The Astra Foundation has disbursed Rs.5,00,000/- for the period 2017-18.

Mechanism for Evaluation of Board

Pursuant to the provisions of the Companies Act, 2013 and Regulation 34(3) of SEBI (Listing Obligations and Disclosure Requirements) Regulations, 2015, the performance evaluation of the Board, the Committees of the Board and Individual Directors is done on annual basis.

Evaluation of all Board members is done on an annual basis. The Individual Directors’ responses to the questionnaire on the performance of the Board, committee(s), Directors and Chairman, were analyzed by an independent consultant, to arrive at unbiased conclusions.

Directors and Key Managerial Personnel

Directors:

As per the provisions of the Companies Act, 2013 read with Companies (Qualifications and Appointment of Directors) Rules, 2014, Mr. P.A. Chitrakar, Director (DIN:00003213) retires by rotation at the ensuing Annual General Meeting and being eligible offer himself for re-appointment. The Board recommends his re-appointment.

The Board of Directors at their meeting held on January 29, 2018 has inducted Dr. Avinash Chander (DIN: 05288690) as Additional Director (Independent Director) w.e.f. January 29, 2018. The approval of the members is sought for the appointment of the said Director. A brief profile of the director seeking appointment is annexed to the explanatory statement to the notice of the meeting.

Mr. S. Gurunatha Reddy and Mr. M.V. Reddy were appointed as Whole Time Directors of the Company with effect from April 29, 2013 for a period of five years. Their office as the Whole Time Directors of the Company ceases on April 29, 2018.

Considering the services rendered by Mr. S. Gurunatha Reddy and Mr. M.V. Reddy for the growth of the Company, the Board of Directors based on the recommendation and approval of Nomination and Remuneration Committee decided to reappoint them as the Whole Time Directors of the Company for a further period of five years on the terms and conditions mentioned in the notice convening the 27th Annual General Meeting.

Mr. S. Gurunatha Reddy and Mr. M.V. Reddy have given their consent for reappointment and stated that they stand free from disqualification from being reappointed. The Board recommends their reappointment.

During the year under review, Prof. Arun Kumar Tiwari, Independent Director resigned from the Board of the Company with effect from October 13, 2017 owing to personal reasons. Directors place on record their deep appreciation for the valuable services rendered by him to the Board and the Company during his tenure as Director.

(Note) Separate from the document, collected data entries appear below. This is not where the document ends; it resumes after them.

File: src/rtl/seq_divider.sv
// seq_divider: iterative unsigned restoring divider, one quotient bit per clock, start/done handshake
//   clk, rst (async, active-high) | start, dividend, divisor in | busy, done, quotient, remainder, div_by_zero out
module seq_divider #(
  parameter int WIDTH = 8
) (
  input  logic             clk,
  input  logic             rst,
  input  logic             start,
  input  logic [WIDTH-1:0] dividend,
  input  logic [WIDTH-1:0] divisor,
  output logic             busy,
  output logic             done,
  output logic [WIDTH-1:0] quotient,
  output logic [WIDTH-1:0] remainder,
  output logic             div_by_zero
);
  localparam int CW = $clog2(WIDTH + 1);
  typedef enum logic [1:0] {S_IDLE, S_RUN, S_DONE} state_t;
  state_t state, nxt;
  logic [CW-1:0] cnt;
  logic [WIDTH:0] pr, sh, diff, npr;
  logic [WIDTH-1:0] dvd, dvs, qs, nq;
  logic accept, last, ge, zero;
  always_comb begin
    accept = start && state != S_RUN;
    zero = divisor == '0;
    last = cnt == CW'(1);
    sh = (pr << 1) | {{WIDTH{1'b0}}, dvd[WIDTH-1]};
    diff = sh - {1'b0, dvs};
    // partial remainder stays below the divisor, so a borrow out of the subtract means sh < divisor
    ge = ~diff[WIDTH];
    npr = ge ? diff : sh;
    nq = (qs << 1) | {{(WIDTH-1){1'b0}}, ge};
    nxt = accept ? (zero ? S_DONE : S_RUN)
        : state == S_RUN ? (last ? S_DONE : S_RUN)
        : S_IDLE;
  end
  always_ff @(posedge clk or posedge rst)
    if (rst) state <= S_IDLE;
    else state <= nxt;
  always_ff @(posedge clk or posedge rst)
    if (rst) begin
      cnt <= '0;
      pr <= '0;
      dvd <= '0;
      dvs <= '0;
      qs <= '0;
      quotient <= '0;
      remainder <= '0;
      div_by_zero <= 1'b0;
    end else if (accept) begin
      cnt <= CW'(WIDTH);
      pr <= '0;
      dvd <= dividend;
      dvs <= divisor;
      qs <= '0;
      div_by_zero <= zero;
      if (zero) begin
        quotient <= '1;
        remainder <= dividend;
      end
    end else if (state == S_RUN) begin
      cnt <= cnt - CW'(1);
      pr <= npr;
      dvd <= dvd << 1;
      qs <= nq;
      if (last) begin
        quotient <= nq;
        remainder <= npr[WIDTH-1:0];
      end
    end
  assign busy = state == S_RUN;
  assign done = state == S_DONE;
endmodule

File: config.mk
export PLATFORM = sky130hd
export DESIGN_NAME = seq_divider
export DESIGN_NICKNAME = d
export VERILOG_FILES = /design/src/rtl/seq_divider.sv
export SDC_FILE = /design/constraint.sdc
export NUM_CORES = 1
export LEC_CHECK = 0
export CORE_MARGIN = 2
export CORE_UTILIZATION = 35
export DETAILED_ROUTE_END_ITERATION = 12
export GPL_TIMING_DRIVEN = 1
export PLACE_DENSITY = 0.53
export SETUP_SLACK_MARGIN = 0.4
export SYNTH_ARGS = -nofsm -noshare
export SYNTH_HDL_FRONTEND = slang
export SYNTH_SLANG_ARGS = --single-unit
File: constraint.sdc
create_clock -name clk -period 2.2 [get_ports clk]
set_input_delay 0.44 -clock clk [delete_from_list [all_inputs] [get_ports clk]]
set_output_delay 0.44 -clock clk [all_outputs]
set_load 0.02 [all_outputs]
--- src/rtl/seg_display_sched.sv ---
// rtl/seg_display_sched.sv - classifier scheduler with a shadow digit bank committed at vsync fall
module seg_display_sched #(
    parameter int NSEG    = 6,
    parameter int TIMEOUT = 4096
) (
    input  logic              dclk,
    input  logic              clr_n,
    input  logic              vsync,
    input  logic              start,
    input  logic              auto_run,
    output logic              cls_req,
    output logic [2:0]        cls_seg,
    input  logic              cls_valid,
    input  logic [3:0]        cls_digit,
    output logic [4*NSEG-1:0] disp_digits,
    output logic              busy,
    output logic              frame_done,
    output logic              err_timeout
);
    // Counter only needs to reach TIMEOUT-1.
    localparam int CW = (TIMEOUT > 2) ? $clog2(TIMEOUT) : 1;

    typedef enum logic [1:0] {
        S_IDLE,
        S_REQ,
        S_WAIT_VB
    } state_t;

    state_t            r_state;
    state_t            w_next;
    logic [2:0]        r_idx;
    logic [CW-1:0]     r_cnt;
    logic              r_gap;
    logic              r_vsync_q;
    logic              r_frame_done;
    logic              r_err;
    logic [4*NSEG-1:0] r_shadow;
    logic [4*NSEG-1:0] r_disp;

    logic       w_req;
    logic       w_accept;
    logic       w_tmo;
    logic       w_adv;
    logic       w_last;
    logic       w_start;
    logic       w_commit;
    logic [3:0] w_result;

    // r_gap forces the one idle cycle between consecutive segment requests.
    assign w_req    = (r_state == S_REQ) && !r_gap;
    assign w_accept = w_req && cls_valid;
    // A valid result on the final cycle beats the timeout.
    assign w_tmo    = w_req && !cls_valid && (r_cnt == CW'(TIMEOUT - 1));
    assign w_adv    = w_accept || w_tmo;
    assign w_last   = (r_idx == 3'(NSEG - 1));
    assign w_start  = (r_state == S_IDLE) && start;
    // frame_done marks the cycle after a commit, so a second commit cannot follow it.
    assign w_commit = (r_state == S_WAIT_VB) && !vsync && r_vsync_q && !r_frame_done;
    assign w_result = (w_accept && (cls_digit <= 4'd9)) ? cls_digit : 4'hF;

    assign cls_req     = w_req;
    assign cls_seg     = r_idx;
    assign busy        = (r_state != S_IDLE);
    assign frame_done  = r_frame_done;
    assign err_timeout = r_err;
    assign disp_digits = r_disp;

    // State register.
    always_ff @(posedge dclk or negedge clr_n) begin
        if (!clr_n) begin
            r_state <= S_IDLE;
        end else begin
            r_state <= w_next;
        end
    end

    // Next state: leave WAIT_VB only after the frame_done cycle.
    always_comb begin
        w_next = r_state;
        case (r_state)
            S_IDLE:    if (start) w_next = S_REQ;
            S_REQ:     if (w_adv && w_last) w_next = S_WAIT_VB;
            S_WAIT_VB: if (r_frame_done) w_next = auto_run ? S_REQ : S_IDLE;
            default:   w_next = S_IDLE;
        endcase
    end

    // Segment index, per-request wait counter and inter-request gap.
    always_ff @(posedge dclk or negedge clr_n) begin
        if (!clr_n) begin
            r_idx <= 3'd0;
            r_cnt <= '0;
            r_gap <= 1'b0;
        end else if (w_start) begin
            r_idx <= 3'd0;
            r_cnt <= '0;
            r_gap <= 1'b0;
        end else if (r_state == S_REQ) begin
            if (r_gap) begin
                r_gap <= 1'b0;
            end else if (w_adv) begin
                r_cnt <= '0;
                if (w_last) begin
                    r_idx <= 3'd0;
                end else begin
                    r_idx <= r_idx + 3'd1;
                    r_gap <= 1'b1;
                end
            end else begin
                r_cnt <= r_cnt + CW'(1);
            end
        end
    end

    // Shadow bank: record each segment's result (or blank) as it completes.
    always_ff @(posedge dclk or negedge clr_n) begin
        if (!clr_n) begin
            r_shadow <= '1;
        end else if (w_adv) begin
            for (int i = 0; i < NSEG; i++) begin
                if (r_idx == 3'(i)) r_shadow[4*i +: 4] <= w_result;
            end
        end
    end

    // Display bank and frame_done update together on the vsync falling edge.
    always_ff @(posedge dclk or negedge clr_n) begin
        if (!clr_n) begin
            r_disp       <= '1;
            r_frame_done <= 1'b0;
        end else begin
            r_frame_done <= w_commit;
            if (w_commit) r_disp <= r_shadow;
        end
    end

    // vsync history for falling-edge detection, tracked in every state.
    always_ff @(posedge dclk or negedge clr_n) begin
        if (!clr_n) begin
            r_vsync_q <= 1'b1;
        end else begin
            r_vsync_q <= vsync;
        end
    end

    // Sticky timeout flag, cleared by an accepted start.
    always_ff @(posedge dclk or negedge clr_n) begin
        if (!clr_n) begin
            r_err <= 1'b0;
        end else if (w_start) begin
            r_err <= 1'b0;
        end else if (w_tmo) begin
            r_err <= 1'b1;
        end
    end
endmodule
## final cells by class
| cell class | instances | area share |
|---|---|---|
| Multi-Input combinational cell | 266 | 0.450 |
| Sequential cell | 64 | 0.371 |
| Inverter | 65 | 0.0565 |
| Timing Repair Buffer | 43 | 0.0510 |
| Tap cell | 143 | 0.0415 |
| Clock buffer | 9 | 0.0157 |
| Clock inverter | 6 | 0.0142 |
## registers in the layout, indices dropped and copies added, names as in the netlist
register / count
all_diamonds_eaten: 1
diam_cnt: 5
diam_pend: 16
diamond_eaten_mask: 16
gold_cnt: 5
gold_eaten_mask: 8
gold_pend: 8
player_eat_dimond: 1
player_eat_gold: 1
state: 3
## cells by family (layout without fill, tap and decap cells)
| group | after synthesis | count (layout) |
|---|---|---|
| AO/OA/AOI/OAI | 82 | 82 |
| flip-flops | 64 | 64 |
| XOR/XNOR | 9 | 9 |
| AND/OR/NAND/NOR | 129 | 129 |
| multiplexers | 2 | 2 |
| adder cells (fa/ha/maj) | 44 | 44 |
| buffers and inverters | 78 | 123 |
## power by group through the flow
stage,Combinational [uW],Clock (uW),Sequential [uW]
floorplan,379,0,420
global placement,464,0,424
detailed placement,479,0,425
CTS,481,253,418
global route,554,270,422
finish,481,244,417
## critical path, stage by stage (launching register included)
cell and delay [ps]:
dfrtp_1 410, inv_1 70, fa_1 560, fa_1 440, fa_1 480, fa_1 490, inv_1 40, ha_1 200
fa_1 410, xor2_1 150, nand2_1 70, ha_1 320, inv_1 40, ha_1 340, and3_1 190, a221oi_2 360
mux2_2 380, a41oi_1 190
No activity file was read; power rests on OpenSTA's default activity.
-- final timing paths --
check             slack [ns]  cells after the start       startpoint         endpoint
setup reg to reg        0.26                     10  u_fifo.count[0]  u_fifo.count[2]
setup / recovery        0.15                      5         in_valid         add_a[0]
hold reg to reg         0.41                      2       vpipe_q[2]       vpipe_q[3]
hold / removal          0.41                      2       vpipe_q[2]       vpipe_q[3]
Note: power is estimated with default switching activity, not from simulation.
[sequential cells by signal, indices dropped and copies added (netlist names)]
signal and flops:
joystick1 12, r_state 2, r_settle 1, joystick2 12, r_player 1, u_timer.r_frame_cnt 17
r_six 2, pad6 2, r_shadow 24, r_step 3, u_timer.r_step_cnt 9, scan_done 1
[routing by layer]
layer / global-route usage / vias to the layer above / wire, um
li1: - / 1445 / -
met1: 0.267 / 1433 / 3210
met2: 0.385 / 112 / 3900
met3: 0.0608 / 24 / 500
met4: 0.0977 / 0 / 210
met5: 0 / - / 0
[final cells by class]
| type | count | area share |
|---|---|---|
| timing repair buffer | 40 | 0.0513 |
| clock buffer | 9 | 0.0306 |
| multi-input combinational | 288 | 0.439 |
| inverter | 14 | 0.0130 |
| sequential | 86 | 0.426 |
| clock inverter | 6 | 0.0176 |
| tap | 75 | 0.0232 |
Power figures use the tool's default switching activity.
==> src/rtl/overlay_pkg.sv <==
// -----------------------------------------------------------------------------
// overlay_pkg
//   Constants and types shared by the text/digit overlays: glyph geometry,
//   RGB444 colours, the blank font code, font ROM depth/address width,
//   the stage-1 pipeline record and the ROM address packing helper.
// -----------------------------------------------------------------------------
package overlay_pkg;

  // Unscaled glyph cell.
  localparam int GLYPH_W = 8;
  localparam int GLYPH_H = 16;

  // Font ROM: 16 codes x 16 rows, one byte per row.
  localparam int ROM_DEPTH = 256;
  localparam int ROM_AW    = $clog2(ROM_DEPTH);

  // Code that always reads back as an all-zero glyph.
  localparam logic [3:0] BLANK_CODE = 4'hF;
  localparam logic [3:0] MAX_DIGIT  = 4'd9;

  // RGB444 colours.
  localparam logic [11:0] RGB_BLACK = 12'h000;
  localparam logic [11:0] RGB_CYAN  = 12'h0FF;

  // Stage-1 record travelling alongside the synchronous ROM read.
  typedef struct packed {
    logic       hit;    // pixel inside some digit cell
    logic       blank;  // render this cell empty (bad digit or cursor off)
    logic [2:0] col;    // glyph column, 0 = leftmost
  } stage1_t;

  // ROM address layout: {code, row}.
  function automatic logic [ROM_AW-1:0] rom_addr(input logic [3:0] code,
                                                 input logic [3:0] row);
    return {code, row};
  endfunction

endpackage

==> src/rtl/digit_font_rom.sv <==
// -----------------------------------------------------------------------------
// digit_font_rom
//   Synchronous 8x16 font ROM for the decimal digits 0-9, one-cycle read.
//   Codes 10-15 read as all-zero rows. Bit 7 of a row is the leftmost pixel.
//   The data register clears asynchronously while reset is low.
//
// Ports
//   clk    in   pixel clock
//   reset  in   asynchronous active-low reset
//   addr   in   {code[3:0], row[3:0]}
//   data   out  glyph row, valid one clock after addr
// -----------------------------------------------------------------------------
module digit_font_rom
  import overlay_pkg::*;
(
  input  logic              clk,
  input  logic              reset,
  input  logic [ROM_AW-1:0] addr,
  output logic [7:0]        data
);

  // Each glyph is stored as 16 bytes, row 0 in the most significant byte.
  function automatic logic [7:0] glyph_row(input logic [3:0] code,
                                           input logic [3:0] row);
    logic [127:0] g;
    case (code)
      4'd0:    g = 128'h0000_7CC6_C6CE_DEF6_E6C6_C67C_0000_0000;
      4'd1:    g = 128'h0000_1838_7818_1818_1818_187E_0000_0000;
      4'd2:    g = 128'h0000_7CC6_060C_1830_60C0_C6FE_0000_0000;
      4'd3:    g = 128'h0000_7CC6_0606_3C06_0606_C67C_0000_0000;
      4'd4:    g = 128'h0000_0C1C_3C6C_CCFE_0C0C_0C1E_0000_0000;
      4'd5:    g = 128'h0000_FEC0_C0C0_FC06_0606_C67C_0000_0000;
      4'd6:    g = 128'h0000_3860_C0C0_FCC6_C6C6_C67C_0000_0000;
      4'd7:    g = 128'h0000_FEC6_0606_0C18_3030_3030_0000_0000;
      4'd8:    g = 128'h0000_7CC6_C6C6_7CC6_C6C6_C67C_0000_0000;
      4'd9:    g = 128'h0000_7CC6_C6C6_7E06_0606_0C78_0000_0000;
      default: g = '0;
    endcase
    return g[8*(15 - int'(row)) +: 8];
  endfunction

  always_ff @(posedge clk or negedge reset) begin
    if (!reset) begin
      data <= 8'h00;
    end else begin
      data <= glyph_row(addr[7:4], addr[3:0]);
    end
  end

endmodule

==> src/rtl/vga_digit_overlay.sv <==
// -----------------------------------------------------------------------------
// vga_digit_overlay
//   Renders NUM_FIELDS two-digit BCD fields (e.g. HH:MM:SS) as scaled 8x16
//   glyphs. Field k's tens digit starts at X0 + k*FIELD_PITCH, its units digit
//   follows immediately; all digits share the rows [Y0, Y0 + 16<<SCALE_LOG2).
//
//   Stream protocol: no handshake. One pixel coordinate is accepted on every
//   clock and its colour appears exactly two clocks later; video_on and
//   okmaquina travel down the pipe with the coordinate.
//
//   Compile-time option: define VGA_DIGIT_OVERLAY_BLINK_EN to build the
//   frame counter, blink phase and edit cursor. Without it cursor_sel and
//   frame_tick are ignored and every field is always visible.
//
// Ports
//   clk         in   pixel clock
//   reset       in   asynchronous active-low reset
//   okmaquina   in   overlay enable; low forces outputs to 0
//   video_on    in   active-video flag aligned with pix_x/pix_y
//   pix_x       in   [9:0] current column
//   pix_y       in   [9:0] current row
//   timer_in    in   [8*NUM_FIELDS-1:0] field k = [8k+7:8k], tens in high nibble
//   cursor_sel  in   0 = no cursor, k = field k-1 blinks
//   frame_tick  in   one-cycle pulse per frame
//   rgbtext     out  [11:0] RGB444 overlay colour
//   text_hit    out  pixel lies in any digit cell
// -----------------------------------------------------------------------------
module vga_digit_overlay
  import overlay_pkg::*;
#(
  parameter int          NUM_FIELDS  = 3,
  parameter int          X0          = 192,
  parameter int          Y0          = 320,
  parameter int          FIELD_PITCH = 128,
  parameter int          SCALE_LOG2  = 2,
  parameter logic [11:0] COLOR       = RGB_CYAN,
  parameter int          BLINK_LOG2  = 4
) (
  input  logic                              clk,
  input  logic                              reset,
  input  logic                              okmaquina,
  input  logic                              video_on,
  input  logic [9:0]                        pix_x,
  input  logic [9:0]                        pix_y,
  input  logic [8*NUM_FIELDS-1:0]           timer_in,
  input  logic [$clog2(NUM_FIELDS+1)-1:0]   cursor_sel,
  input  logic                              frame_tick,
  output logic [11:0]                       rgbtext,
  output logic                              text_hit
);

  localparam int SEL_W  = $clog2(NUM_FIELDS + 1);
  localparam int CELL_W = GLYPH_W << SCALE_LOG2;
  localparam int CELL_H = GLYPH_H << SCALE_LOG2;

  localparam logic [11:0] Y_LO    = 12'(Y0);
  localparam logic [11:0] Y_HI    = 12'(Y0 + CELL_H);
  localparam logic [11:0] FIELD_W = 12'(2 * CELL_W);

  function automatic logic [11:0] field_x(input int k);
    return 12'(X0 + k * FIELD_PITCH);
  endfunction

  // ---------------------------------------------------------------------------
  // Frame-start snapshot: rendering only ever reads the shadow copy, so the
  // digits cannot change partway down the screen.
  // ---------------------------------------------------------------------------
  logic [8*NUM_FIELDS-1:0] shadow;

  always_ff @(posedge clk or negedge reset) begin
    if (!reset) begin
      shadow <= '0;
    end else if (pix_x == 10'd0 && pix_y == 10'd0) begin
      shadow <= timer_in;
    end
  end

  // ---------------------------------------------------------------------------
  // Blink phase for the edit cursor.
  // ---------------------------------------------------------------------------
  logic blink_hide;

`ifdef VGA_DIGIT_OVERLAY_BLINK_EN
  logic [BLINK_LOG2-1:0] frame_cnt;
  logic                  blink_vis;

  // The phase flips when the counter rolls over, giving a half-period of
  // 2^BLINK_LOG2 frames. The phase starts visible out of reset.
  always_ff @(posedge clk or negedge reset) begin
    if (!reset) begin
      frame_cnt <= '0;
      blink_vis <= 1'b1;
    end else if (frame_tick) begin
      frame_cnt <= frame_cnt + BLINK_LOG2'(1);
      if (&frame_cnt) begin
        blink_vis <= ~blink_vis;
      end
    end
  end

  assign blink_hide = ~blink_vis;
`else
  assign blink_hide = 1'b0;

  logic unused_blink_inputs;
  assign unused_blink_inputs = ^{frame_tick, cursor_sel};
`endif

  // ---------------------------------------------------------------------------
  // Stage 1 (combinational part): cell decode. Fields are scanned from the
  // highest index down so that, where fields overlap, the lowest index is
  // the last to assign and therefore wins.
  // ---------------------------------------------------------------------------
  logic [11:0] px, py, dx, dy, dx_s, dy_s;
  logic [7:0]  fbyte;
  logic [3:0]  nibble;
  logic        hit_c, units_c, cursor_here, blank_c;
  logic [3:0]  code_c, row_c;
  logic [2:0]  col_c;
  logic        y_in;

  always_comb begin
    px          = {2'b00, pix_x};
    py          = {2'b00, pix_y};
    y_in        = (py >= Y_LO) && (py < Y_HI);
    dy          = py - Y_LO;
    hit_c       = 1'b0;
    dx          = '0;
    fbyte       = '0;
    cursor_here = 1'b0;

    for (int k = NUM_FIELDS - 1; k >= 0; k--) begin
      if (y_in && (px >= field_x(k)) && (px < field_x(k) + FIELD_W)) begin
        hit_c       = 1'b1;
        dx          = px - field_x(k);
        fbyte       = shadow[8*k +: 8];
        cursor_here = (cursor_sel == SEL_W'(k + 1));
      end
    end

    // Offsets in glyph units: bit 3 of the scaled x offset selects the
    // units digit, the low three bits are the glyph column.
    dx_s    = dx >> SCALE_LOG2;
    dy_s    = dy >> SCALE_LOG2;
    units_c = dx_s[3];
    col_c   = dx_s[2:0];
    row_c   = dy_s[3:0];
    nibble  = units_c ? fbyte[3:0] : fbyte[7:4];

    blank_c = !hit_c || (nibble > MAX_DIGIT) || (cursor_here && blink_hide);
    code_c  = blank_c ? BLANK_CODE : nibble;
  end

  // Only the low nibble of each scaled offset is meaningful inside a cell.
  logic unused_offset_bits;
  assign unused_offset_bits = ^{dx_s[11:4], dy_s[11:4]};

  // ---------------------------------------------------------------------------
  // Stage 1 registers. The ROM registers its address on the same edge, so
  // code and row live inside the ROM's read register rather than here.
  // ---------------------------------------------------------------------------
  stage1_t    s1;
  logic       s1_en;
  logic [7:0] rom_data;

  always_ff @(posedge clk or negedge reset) begin
    if (!reset) begin
      s1    <= '0;
      s1_en <= 1'b0;
    end else begin
      s1.hit   <= hit_c;
      s1.blank <= blank_c;
      s1.col   <= col_c;
      s1_en    <= video_on & okmaquina;
    end
  end

  digit_font_rom u_font_rom (
    .clk   (clk),
    .reset (reset),
    .addr  (rom_addr(code_c, row_c)),
    .data  (rom_data)
  );

  // ---------------------------------------------------------------------------
  // Stage 2: pick the glyph bit and register the outputs.
  // ---------------------------------------------------------------------------
  logic pix_on;
  assign pix_on = s1_en && s1.hit && !s1.blank && rom_data[3'd7 - s1.col];

  always_ff @(posedge clk or negedge reset) begin
    if (!reset) begin
      rgbtext  <= RGB_BLACK;
      text_hit <= 1'b0;
    end else begin
      rgbtext  <= pix_on ? COLOR : RGB_BLACK;
      text_hit <= s1_en & s1.hit;
    end
  end

endmodule

==> config.mk <==
export PLATFORM = sky130hd
export DESIGN_NAME = vga_digit_overlay
export DESIGN_NICKNAME = d
export VERILOG_FILES = /design/src/rtl/overlay_pkg.sv /design/src/rtl/digit_font_rom.sv /design/src/rtl/vga_digit_overlay.sv
export SDC_FILE = /design/constraint.sdc
export NUM_CORES = 1
export LEC_CHECK = 0
export ABC_CLOCK_PERIOD_IN_PS = 3500
export CAP_MARGIN = 20
export CORE_MARGIN = 2
export CORE_UTILIZATION = 47
export DETAILED_ROUTE_END_ITERATION = 7
export PLACE_DENSITY = 0.78
export SLEW_MARGIN = 10
export SYNTH_ARGS = -nofsm -noshare
export SYNTH_HDL_FRONTEND = slang
export SYNTH_SLANG_ARGS = --single-unit
export TNS_END_PERCENT = 30
==> constraint.sdc <==
create_clock -name clk -period 3.5 [get_ports clk]
set_clock_uncertainty 0.2 [all_clocks]
set_input_delay 0.7 -clock clk [delete_from_list [all_inputs] [get_ports clk]]
set_output_delay 0.7 -clock clk [all_outputs]
set_load 0.05 [all_outputs]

Changes in Key Managerial Personnel:

There has been no change in the Key Managerial Personnel during the financial year 2017-18.

Deposits

The Company has not accepted any deposits from the public in terms of Section 73 of the Companies Act, 2013.

AUDITORS

Statutory Auditors

M/s. Price Waterhouse Chartered Accountants LLP, Chartered Accountants (Firm Registration No. 012754N/ N500016), the existing Statutory Auditors have been appointed as the Statutory Auditors of the Company for a period of 5 years at the 26th Annual General Meeting of the company i.e., upto the conclusion of the 31st Annual General Meeting of the company. The Ministry of Corporate Affairs vide its Notification dated 7th May, 2018, has dispensed with the requirement of ratification of Auditor’s appointment by the shareholders, every year. Hence, the resolution relating to ratification of Auditor’s appointment is not included in the Notice of the ensuing Annual General Meeting.

Auditors Report

There are no qualifications, reservations or adverse remarks made by M/s. Price Waterhouse Chartered Accountants LLP, Chartered Accountants (Firm Registration No. 012754N/N500016) Statutory Auditors in their report for the financial year ended 31st March, 2018.

Internal Auditors

The Board of Directors of the Company have appointed M/s. Kirtane & Pandit LLP, Chartered Accountants as Internal Auditors to conduct Internal Audit of the Company for the financial year ended 31st March, 2018.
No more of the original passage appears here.